Below is a block of entries; repeat exactly the lines starting at the line that contains "- Counting every" and ending at the line that contains "- Buffers placed", both included.
BEGIN SUPPLIED ENTRIES
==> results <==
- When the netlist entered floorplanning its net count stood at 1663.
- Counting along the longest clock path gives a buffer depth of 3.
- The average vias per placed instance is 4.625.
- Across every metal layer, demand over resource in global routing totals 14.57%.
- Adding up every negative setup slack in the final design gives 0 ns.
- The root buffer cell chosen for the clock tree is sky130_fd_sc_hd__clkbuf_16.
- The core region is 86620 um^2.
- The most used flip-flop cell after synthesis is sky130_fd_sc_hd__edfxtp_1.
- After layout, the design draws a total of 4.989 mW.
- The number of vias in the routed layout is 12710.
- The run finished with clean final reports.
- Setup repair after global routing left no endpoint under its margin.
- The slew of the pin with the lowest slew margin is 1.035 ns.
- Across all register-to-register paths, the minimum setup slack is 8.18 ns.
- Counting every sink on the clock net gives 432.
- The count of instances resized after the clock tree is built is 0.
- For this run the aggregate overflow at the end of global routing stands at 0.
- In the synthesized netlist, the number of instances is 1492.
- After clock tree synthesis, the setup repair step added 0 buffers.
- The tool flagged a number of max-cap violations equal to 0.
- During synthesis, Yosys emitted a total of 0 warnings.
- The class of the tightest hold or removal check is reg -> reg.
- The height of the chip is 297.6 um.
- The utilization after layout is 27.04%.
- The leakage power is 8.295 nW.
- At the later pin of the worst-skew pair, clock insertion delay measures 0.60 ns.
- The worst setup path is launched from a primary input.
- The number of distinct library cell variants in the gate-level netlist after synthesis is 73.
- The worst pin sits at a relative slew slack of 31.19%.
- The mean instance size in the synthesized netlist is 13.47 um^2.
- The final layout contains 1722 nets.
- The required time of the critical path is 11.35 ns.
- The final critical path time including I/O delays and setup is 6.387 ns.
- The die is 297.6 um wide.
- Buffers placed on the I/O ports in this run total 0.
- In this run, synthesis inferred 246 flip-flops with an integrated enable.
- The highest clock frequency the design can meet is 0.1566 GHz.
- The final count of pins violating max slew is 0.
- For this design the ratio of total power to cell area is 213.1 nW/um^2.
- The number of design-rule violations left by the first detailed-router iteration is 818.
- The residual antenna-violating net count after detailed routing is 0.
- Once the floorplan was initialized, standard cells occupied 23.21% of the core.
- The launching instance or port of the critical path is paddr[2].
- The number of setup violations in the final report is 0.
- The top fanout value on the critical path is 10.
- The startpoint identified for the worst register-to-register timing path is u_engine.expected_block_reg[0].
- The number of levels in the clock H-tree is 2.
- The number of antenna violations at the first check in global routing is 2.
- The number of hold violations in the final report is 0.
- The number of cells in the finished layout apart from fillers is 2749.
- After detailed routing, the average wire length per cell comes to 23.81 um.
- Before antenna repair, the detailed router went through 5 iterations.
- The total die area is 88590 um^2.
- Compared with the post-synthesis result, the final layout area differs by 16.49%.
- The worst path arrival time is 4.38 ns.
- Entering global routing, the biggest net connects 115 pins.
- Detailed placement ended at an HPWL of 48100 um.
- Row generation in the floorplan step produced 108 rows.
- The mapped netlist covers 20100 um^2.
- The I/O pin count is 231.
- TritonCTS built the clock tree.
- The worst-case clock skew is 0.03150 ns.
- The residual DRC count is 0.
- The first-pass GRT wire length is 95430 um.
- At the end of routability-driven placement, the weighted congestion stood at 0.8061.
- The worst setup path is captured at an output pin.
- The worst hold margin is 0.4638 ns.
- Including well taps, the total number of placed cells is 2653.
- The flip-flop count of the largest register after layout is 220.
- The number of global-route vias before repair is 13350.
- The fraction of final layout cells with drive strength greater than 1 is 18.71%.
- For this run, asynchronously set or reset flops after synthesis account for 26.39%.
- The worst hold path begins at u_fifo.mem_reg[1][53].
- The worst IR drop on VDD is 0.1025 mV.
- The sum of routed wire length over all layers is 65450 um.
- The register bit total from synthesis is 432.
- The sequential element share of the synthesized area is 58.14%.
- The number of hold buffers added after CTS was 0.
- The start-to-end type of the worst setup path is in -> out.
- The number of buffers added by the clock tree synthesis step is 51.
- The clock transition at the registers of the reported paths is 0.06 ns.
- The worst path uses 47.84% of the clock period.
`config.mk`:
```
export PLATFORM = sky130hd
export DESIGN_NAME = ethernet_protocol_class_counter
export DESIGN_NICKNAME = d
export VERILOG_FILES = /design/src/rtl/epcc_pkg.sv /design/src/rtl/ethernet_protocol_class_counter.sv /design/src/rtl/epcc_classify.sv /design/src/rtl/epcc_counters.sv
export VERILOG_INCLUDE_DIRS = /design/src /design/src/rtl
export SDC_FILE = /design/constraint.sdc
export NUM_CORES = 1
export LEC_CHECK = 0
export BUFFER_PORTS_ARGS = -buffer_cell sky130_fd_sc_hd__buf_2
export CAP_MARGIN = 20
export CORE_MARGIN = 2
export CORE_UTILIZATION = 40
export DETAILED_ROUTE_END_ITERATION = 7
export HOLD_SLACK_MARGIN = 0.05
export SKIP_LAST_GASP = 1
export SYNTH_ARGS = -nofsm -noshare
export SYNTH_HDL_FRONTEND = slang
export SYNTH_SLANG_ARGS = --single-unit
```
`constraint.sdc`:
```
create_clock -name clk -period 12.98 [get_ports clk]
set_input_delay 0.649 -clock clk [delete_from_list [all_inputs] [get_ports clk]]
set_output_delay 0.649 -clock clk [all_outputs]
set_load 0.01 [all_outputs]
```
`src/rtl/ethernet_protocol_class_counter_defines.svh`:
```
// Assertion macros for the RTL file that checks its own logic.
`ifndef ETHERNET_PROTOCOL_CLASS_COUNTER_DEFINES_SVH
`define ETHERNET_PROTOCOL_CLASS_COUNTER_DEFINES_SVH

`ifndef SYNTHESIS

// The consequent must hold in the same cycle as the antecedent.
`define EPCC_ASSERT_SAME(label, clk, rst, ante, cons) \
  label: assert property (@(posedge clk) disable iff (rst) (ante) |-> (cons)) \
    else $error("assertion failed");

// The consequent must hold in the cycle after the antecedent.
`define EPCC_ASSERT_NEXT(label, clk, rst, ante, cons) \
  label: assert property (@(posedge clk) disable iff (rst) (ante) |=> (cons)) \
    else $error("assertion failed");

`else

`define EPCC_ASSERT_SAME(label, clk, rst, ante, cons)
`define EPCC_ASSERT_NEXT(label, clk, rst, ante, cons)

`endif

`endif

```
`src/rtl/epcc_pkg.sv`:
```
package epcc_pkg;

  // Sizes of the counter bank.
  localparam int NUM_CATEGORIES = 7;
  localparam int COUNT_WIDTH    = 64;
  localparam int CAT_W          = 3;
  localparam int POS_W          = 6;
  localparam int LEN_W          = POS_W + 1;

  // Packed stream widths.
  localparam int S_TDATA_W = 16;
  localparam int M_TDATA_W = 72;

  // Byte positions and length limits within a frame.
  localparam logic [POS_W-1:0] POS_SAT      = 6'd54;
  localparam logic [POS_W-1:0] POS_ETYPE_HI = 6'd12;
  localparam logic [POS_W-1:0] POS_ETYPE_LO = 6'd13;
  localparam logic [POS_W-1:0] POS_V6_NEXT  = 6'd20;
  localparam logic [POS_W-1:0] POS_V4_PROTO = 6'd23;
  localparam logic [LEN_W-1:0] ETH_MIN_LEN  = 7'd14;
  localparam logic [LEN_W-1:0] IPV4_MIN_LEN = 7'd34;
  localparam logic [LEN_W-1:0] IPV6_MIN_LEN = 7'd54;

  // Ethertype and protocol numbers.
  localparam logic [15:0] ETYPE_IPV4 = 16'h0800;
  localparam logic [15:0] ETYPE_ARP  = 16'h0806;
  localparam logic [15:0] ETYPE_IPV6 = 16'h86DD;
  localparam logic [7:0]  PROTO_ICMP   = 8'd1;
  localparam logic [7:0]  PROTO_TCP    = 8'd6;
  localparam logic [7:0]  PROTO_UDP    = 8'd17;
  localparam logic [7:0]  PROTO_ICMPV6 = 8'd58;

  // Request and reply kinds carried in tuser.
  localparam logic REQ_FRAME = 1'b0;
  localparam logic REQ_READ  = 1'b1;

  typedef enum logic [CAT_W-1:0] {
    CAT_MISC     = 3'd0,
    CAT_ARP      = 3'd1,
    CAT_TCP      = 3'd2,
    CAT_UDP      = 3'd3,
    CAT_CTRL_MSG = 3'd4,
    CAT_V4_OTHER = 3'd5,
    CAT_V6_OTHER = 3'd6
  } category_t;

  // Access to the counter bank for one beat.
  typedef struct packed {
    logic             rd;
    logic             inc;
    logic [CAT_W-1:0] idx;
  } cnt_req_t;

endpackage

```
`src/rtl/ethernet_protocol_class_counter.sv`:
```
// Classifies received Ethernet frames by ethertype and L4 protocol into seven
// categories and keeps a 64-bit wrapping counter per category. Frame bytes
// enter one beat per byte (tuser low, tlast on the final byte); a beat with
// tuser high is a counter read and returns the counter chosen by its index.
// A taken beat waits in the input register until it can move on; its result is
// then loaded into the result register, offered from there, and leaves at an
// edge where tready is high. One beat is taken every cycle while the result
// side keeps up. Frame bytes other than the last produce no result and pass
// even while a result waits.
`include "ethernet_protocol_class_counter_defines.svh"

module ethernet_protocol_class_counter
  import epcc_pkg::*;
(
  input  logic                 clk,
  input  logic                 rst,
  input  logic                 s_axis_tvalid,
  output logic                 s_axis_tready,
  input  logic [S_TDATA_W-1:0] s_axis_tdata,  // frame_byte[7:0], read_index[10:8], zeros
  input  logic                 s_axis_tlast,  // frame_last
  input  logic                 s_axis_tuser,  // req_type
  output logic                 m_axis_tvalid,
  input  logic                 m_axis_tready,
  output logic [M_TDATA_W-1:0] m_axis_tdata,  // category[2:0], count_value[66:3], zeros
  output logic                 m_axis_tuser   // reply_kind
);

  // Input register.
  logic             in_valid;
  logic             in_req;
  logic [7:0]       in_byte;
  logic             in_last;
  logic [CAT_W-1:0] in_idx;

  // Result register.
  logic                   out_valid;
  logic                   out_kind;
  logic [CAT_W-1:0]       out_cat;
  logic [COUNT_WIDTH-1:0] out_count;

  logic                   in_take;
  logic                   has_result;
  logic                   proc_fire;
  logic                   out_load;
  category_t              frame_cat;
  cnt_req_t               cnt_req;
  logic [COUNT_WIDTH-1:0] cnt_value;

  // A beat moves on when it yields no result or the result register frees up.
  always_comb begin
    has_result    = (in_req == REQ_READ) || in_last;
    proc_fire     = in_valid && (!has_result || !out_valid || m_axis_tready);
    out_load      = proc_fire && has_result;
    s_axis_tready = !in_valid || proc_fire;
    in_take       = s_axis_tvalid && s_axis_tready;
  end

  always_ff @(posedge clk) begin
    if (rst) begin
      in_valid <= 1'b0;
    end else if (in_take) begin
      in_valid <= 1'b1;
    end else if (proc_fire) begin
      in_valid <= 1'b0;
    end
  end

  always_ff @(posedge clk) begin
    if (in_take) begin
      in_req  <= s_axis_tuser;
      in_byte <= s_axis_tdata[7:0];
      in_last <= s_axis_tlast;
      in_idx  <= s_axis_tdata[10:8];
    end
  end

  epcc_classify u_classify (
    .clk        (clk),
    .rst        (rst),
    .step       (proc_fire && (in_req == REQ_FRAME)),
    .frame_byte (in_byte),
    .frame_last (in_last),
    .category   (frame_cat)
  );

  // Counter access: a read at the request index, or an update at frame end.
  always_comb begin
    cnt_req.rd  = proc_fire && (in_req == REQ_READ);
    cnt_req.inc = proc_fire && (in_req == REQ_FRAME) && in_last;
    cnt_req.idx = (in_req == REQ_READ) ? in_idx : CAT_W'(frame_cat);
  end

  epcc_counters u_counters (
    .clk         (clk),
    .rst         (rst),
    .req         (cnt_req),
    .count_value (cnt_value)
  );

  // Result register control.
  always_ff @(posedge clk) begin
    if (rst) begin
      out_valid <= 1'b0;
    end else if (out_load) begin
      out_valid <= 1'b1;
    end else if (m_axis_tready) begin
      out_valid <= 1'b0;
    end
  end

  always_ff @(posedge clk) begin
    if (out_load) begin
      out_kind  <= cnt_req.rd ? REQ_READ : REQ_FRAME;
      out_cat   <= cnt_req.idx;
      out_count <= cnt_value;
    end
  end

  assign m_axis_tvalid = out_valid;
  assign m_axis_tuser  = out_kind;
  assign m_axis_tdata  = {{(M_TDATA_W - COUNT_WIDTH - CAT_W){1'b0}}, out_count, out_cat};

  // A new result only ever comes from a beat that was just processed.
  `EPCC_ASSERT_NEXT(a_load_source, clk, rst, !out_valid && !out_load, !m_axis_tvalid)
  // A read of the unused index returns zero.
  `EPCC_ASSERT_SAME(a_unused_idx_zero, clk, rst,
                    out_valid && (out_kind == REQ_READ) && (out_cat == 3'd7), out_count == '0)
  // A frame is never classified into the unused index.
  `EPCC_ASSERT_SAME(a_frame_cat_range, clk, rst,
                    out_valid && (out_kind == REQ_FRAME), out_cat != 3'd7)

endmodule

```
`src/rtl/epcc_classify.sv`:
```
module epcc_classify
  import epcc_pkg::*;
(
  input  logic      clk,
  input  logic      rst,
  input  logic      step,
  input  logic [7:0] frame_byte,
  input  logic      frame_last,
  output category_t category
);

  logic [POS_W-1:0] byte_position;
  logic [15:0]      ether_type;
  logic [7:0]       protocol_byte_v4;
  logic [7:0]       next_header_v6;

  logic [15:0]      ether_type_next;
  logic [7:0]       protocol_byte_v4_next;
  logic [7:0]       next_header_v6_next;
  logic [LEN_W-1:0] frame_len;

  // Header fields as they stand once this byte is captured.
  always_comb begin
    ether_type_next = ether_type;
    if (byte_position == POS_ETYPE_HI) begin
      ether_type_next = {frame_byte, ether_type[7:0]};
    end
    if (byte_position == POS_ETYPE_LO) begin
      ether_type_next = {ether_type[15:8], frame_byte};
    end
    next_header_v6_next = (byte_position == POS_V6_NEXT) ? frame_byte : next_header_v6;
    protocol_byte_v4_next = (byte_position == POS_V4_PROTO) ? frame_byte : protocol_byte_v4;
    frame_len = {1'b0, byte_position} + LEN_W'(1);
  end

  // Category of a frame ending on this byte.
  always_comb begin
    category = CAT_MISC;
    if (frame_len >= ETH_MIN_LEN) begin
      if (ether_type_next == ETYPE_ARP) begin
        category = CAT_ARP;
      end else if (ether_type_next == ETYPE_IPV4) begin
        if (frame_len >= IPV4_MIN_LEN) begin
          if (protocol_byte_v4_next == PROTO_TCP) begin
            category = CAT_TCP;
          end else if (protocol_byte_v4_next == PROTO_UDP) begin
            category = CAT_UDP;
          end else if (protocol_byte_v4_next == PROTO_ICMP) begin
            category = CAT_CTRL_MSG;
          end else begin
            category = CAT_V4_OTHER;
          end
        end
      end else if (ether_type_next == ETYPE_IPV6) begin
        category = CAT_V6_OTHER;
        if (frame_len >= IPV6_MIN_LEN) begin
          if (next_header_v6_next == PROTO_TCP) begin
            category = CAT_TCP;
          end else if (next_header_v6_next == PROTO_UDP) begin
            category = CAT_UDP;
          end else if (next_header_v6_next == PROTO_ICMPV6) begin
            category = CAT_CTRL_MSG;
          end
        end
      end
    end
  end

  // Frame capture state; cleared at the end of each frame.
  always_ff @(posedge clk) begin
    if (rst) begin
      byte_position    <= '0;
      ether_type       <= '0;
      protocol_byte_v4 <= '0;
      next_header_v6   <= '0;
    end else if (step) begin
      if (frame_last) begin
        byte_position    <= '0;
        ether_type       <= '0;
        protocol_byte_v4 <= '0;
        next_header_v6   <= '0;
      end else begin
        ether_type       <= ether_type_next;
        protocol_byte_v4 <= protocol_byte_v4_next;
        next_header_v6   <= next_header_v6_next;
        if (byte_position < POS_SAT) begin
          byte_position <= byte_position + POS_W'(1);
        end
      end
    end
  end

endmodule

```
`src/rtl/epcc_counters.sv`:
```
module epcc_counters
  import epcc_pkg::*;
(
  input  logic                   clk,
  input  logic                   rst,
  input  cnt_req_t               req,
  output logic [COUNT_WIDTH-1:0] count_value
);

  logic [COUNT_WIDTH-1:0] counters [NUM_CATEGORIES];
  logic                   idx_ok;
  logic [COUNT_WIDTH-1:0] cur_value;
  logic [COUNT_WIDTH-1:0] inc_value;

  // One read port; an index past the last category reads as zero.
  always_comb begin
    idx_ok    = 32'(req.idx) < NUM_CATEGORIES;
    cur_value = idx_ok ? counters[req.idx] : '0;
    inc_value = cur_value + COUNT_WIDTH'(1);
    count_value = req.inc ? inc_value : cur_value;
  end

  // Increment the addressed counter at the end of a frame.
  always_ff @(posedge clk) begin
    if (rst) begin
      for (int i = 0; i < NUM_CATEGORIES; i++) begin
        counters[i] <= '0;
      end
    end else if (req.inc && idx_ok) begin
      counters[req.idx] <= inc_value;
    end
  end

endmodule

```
END SUPPLIED ENTRIES
BEGIN SUPPLIED ENTRIES
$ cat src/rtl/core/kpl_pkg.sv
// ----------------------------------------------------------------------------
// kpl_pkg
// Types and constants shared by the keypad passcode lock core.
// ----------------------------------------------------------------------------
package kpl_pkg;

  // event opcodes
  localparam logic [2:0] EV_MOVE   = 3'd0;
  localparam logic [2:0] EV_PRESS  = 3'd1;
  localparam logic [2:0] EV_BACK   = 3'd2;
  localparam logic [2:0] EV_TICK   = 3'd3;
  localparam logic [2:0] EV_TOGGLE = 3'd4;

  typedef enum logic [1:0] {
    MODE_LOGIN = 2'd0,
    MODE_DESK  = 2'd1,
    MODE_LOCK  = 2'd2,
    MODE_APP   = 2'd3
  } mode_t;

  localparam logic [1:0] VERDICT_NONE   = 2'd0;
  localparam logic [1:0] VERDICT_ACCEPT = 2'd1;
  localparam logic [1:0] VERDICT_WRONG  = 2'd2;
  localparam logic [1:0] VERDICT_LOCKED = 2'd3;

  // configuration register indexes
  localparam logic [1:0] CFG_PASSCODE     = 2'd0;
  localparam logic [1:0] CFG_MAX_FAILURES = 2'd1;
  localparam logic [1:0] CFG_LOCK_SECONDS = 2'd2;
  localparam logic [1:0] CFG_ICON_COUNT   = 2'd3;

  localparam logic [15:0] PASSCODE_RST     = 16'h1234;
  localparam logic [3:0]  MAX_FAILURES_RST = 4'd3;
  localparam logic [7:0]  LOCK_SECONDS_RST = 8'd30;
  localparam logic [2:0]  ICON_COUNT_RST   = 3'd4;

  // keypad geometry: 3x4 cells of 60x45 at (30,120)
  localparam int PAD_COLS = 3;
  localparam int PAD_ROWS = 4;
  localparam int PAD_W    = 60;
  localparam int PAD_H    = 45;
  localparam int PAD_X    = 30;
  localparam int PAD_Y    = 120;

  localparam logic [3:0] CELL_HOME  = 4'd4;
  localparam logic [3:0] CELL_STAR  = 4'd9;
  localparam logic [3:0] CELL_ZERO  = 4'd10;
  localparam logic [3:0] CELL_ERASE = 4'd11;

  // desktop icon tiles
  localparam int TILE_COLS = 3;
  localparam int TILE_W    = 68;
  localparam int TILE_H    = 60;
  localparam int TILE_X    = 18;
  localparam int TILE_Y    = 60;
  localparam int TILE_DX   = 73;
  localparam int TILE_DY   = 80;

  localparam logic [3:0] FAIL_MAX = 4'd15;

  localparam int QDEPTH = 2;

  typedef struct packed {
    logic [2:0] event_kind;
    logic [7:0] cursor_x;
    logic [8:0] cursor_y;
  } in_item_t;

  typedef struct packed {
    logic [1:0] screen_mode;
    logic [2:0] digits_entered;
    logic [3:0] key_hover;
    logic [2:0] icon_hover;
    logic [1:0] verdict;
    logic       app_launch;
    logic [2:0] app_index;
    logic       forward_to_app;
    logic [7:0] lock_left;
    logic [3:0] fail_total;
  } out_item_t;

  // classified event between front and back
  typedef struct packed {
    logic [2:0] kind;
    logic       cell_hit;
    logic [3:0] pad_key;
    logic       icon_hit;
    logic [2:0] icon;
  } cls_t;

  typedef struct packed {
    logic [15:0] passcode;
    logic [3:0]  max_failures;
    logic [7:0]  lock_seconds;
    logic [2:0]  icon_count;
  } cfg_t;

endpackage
END SUPPLIED ENTRIES
SOLUTION FOR THIS EXERCISE |
- Counting every sink on the clock net gives 432.
- The count of instances resized after the clock tree is built is 0.
- For this run the aggregate overflow at the end of global routing stands at 0.
- In the synthesized netlist, the number of instances is 1492.
- After clock tree synthesis, the setup repair step added 0 buffers.
- The tool flagged a number of max-cap violations equal to 0.
- During synthesis, Yosys emitted a total of 0 warnings.
- The class of the tightest hold or removal check is reg -> reg.
- The height of the chip is 297.6 um.
- The utilization after layout is 27.04%.
- The leakage power is 8.295 nW.
- At the later pin of the worst-skew pair, clock insertion delay measures 0.60 ns.
- The worst setup path is launched from a primary input.
- The number of distinct library cell variants in the gate-level netlist after synthesis is 73.
- The worst pin sits at a relative slew slack of 31.19%.
- The mean instance size in the synthesized netlist is 13.47 um^2.
- The final layout contains 1722 nets.
- The required time of the critical path is 11.35 ns.
- The final critical path time including I/O delays and setup is 6.387 ns.
- The die is 297.6 um wide.
- Buffers placed on the I/O ports in this run total 0.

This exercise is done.